Record excerpts Block Start
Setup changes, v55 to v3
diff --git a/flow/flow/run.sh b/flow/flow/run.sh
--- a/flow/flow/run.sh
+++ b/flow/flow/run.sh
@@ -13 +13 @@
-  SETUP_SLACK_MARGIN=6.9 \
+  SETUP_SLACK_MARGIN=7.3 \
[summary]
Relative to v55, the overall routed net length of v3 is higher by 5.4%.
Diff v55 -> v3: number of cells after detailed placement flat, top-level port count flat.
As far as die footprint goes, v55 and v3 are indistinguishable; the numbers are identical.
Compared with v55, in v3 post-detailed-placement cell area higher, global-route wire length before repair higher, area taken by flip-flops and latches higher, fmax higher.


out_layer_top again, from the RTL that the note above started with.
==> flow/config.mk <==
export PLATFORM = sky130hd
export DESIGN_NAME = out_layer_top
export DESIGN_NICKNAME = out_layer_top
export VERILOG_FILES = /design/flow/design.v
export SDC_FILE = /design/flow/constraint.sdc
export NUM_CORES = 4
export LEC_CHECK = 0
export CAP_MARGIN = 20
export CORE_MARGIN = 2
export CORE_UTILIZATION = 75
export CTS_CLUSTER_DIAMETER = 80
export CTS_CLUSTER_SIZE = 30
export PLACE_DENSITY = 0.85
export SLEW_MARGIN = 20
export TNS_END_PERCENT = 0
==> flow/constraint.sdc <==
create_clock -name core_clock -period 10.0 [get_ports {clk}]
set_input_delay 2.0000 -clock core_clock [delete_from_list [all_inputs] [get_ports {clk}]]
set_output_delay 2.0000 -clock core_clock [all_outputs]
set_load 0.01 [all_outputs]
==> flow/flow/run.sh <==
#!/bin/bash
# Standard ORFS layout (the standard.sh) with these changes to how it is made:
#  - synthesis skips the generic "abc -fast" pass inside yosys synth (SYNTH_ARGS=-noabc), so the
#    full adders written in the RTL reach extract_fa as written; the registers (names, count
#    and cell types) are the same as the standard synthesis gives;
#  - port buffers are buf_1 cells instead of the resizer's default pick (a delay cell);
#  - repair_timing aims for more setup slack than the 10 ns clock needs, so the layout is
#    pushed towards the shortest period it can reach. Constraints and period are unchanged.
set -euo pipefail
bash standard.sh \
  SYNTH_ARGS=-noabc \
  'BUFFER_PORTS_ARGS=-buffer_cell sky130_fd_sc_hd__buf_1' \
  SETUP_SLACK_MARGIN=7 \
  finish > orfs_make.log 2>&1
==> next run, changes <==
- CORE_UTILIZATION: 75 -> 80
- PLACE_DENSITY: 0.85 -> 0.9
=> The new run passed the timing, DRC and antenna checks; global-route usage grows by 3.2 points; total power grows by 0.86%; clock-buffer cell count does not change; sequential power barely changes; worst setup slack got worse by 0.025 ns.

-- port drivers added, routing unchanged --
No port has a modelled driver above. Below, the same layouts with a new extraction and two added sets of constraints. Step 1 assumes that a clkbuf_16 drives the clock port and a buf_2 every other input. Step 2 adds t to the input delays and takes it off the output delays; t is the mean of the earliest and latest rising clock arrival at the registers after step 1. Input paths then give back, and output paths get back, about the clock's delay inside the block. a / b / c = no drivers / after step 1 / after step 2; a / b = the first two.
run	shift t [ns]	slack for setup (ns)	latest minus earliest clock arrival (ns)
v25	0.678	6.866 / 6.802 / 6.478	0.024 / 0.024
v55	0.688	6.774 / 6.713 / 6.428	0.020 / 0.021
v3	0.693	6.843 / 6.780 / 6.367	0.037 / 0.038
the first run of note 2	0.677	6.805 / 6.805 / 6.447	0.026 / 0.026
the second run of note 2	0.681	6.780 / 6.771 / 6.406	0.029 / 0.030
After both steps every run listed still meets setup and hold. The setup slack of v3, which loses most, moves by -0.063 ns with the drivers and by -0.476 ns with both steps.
Record excerpts Block End
[How to complete this task]: Could you restate every entry verbatim, please?

[Response area]:
Setup changes, v55 to v3
diff --git a/flow/flow/run.sh b/flow/flow/run.sh
--- a/flow/flow/run.sh
+++ b/flow/flow/run.sh
@@ -13 +13 @@
-  SETUP_SLACK_MARGIN=6.9 \
+  SETUP_SLACK_MARGIN=7.3 \
[summary]
Relative to v55, the overall routed net length of v3 is higher by 5.4%.
Diff v55 -> v3: number of cells after detailed placement flat, top-level port count flat.
As far as die footprint goes, v55 and v3 are indistinguishable; the numbers are identical.
Compared with v55, in v3 post-detailed-placement cell area higher, global-route wire length before repair higher, area taken by flip-flops and latches higher, fmax higher.


out_layer_top again, from the RTL that the note above started with.
==> flow/config.mk <==
export PLATFORM = sky130hd
export DESIGN_NAME = out_layer_top
export DESIGN_NICKNAME = out_layer_top
export VERILOG_FILES = /design/flow/design.v
export SDC_FILE = /design/flow/constraint.sdc
export NUM_CORES = 4
export LEC_CHECK = 0
export CAP_MARGIN = 20
export CORE_MARGIN = 2
export CORE_UTILIZATION = 75
export CTS_CLUSTER_DIAMETER = 80
export CTS_CLUSTER_SIZE = 30
export PLACE_DENSITY = 0.85
export SLEW_MARGIN = 20
export TNS_END_PERCENT = 0
==> flow/constraint.sdc <==
create_clock -name core_clock -period 10.0 [get_ports {clk}]
set_input_delay 2.0000 -clock core_clock [delete_from_list [all_inputs] [get_ports {clk}]]
set_output_delay 2.0000 -clock core_clock [all_outputs]
set_load 0.01 [all_outputs]
==> flow/flow/run.sh <==
#!/bin/bash
# Standard ORFS layout (the standard.sh) with these changes to how it is made:
#  - synthesis skips the generic "abc -fast" pass inside yosys synth (SYNTH_ARGS=-noabc), so the
#    full adders written in the RTL reach extract_fa as written; the registers (names, count
#    and cell types) are the same as the standard synthesis gives;
#  - port buffers are buf_1 cells instead of the resizer's default pick (a delay cell);
#  - repair_timing aims for more setup slack than the 10 ns clock needs, so the layout is
#    pushed towards the shortest period it can reach. Constraints and period are unchanged.
set -euo pipefail
bash standard.sh \
  SYNTH_ARGS=-noabc \
  'BUFFER_PORTS_ARGS=-buffer_cell sky130_fd_sc_hd__buf_1' \
  SETUP_SLACK_MARGIN=7 \
  finish > orfs_make.log 2>&1
==> next run, changes <==
- CORE_UTILIZATION: 75 -> 80
- PLACE_DENSITY: 0.85 -> 0.9
=> The new run passed the timing, DRC and antenna checks; global-route usage grows by 3.2 points; total power grows by 0.86%; clock-buffer cell count does not change; sequential power barely changes; worst setup slack got worse by 0.025 ns.

-- port drivers added, routing unchanged --
No port has a modelled driver above. Below, the same layouts with a new extraction and two added sets of constraints. Step 1 assumes that a clkbuf_16 drives the clock port and a buf_2 every other input. Step 2 adds t to the input delays and takes it off the output delays; t is the mean of the earliest and latest rising clock arrival at the registers after step 1. Input paths then give back, and output paths get back, about the clock's delay inside the block. a / b / c = no drivers / after step 1 / after step 2; a / b = the first two.
run	shift t [ns]	slack for setup (ns)	latest minus earliest clock arrival (ns)
v25	0.678	6.866 / 6.802 / 6.478	0.024 / 0.024
v55	0.688	6.774 / 6.713 / 6.428	0.020 / 0.021
v3	0.693	6.843 / 6.780 / 6.367	0.037 / 0.038
the first run of note 2	0.677	6.805 / 6.805 / 6.447	0.026 / 0.026
the second run of note 2	0.681	6.780 / 6.771 / 6.406	0.029 / 0.030
After both steps every run listed still meets setup and hold. The setup slack of v3, which loses most, moves by -0.063 ns with the drivers and by -0.476 ns with both steps.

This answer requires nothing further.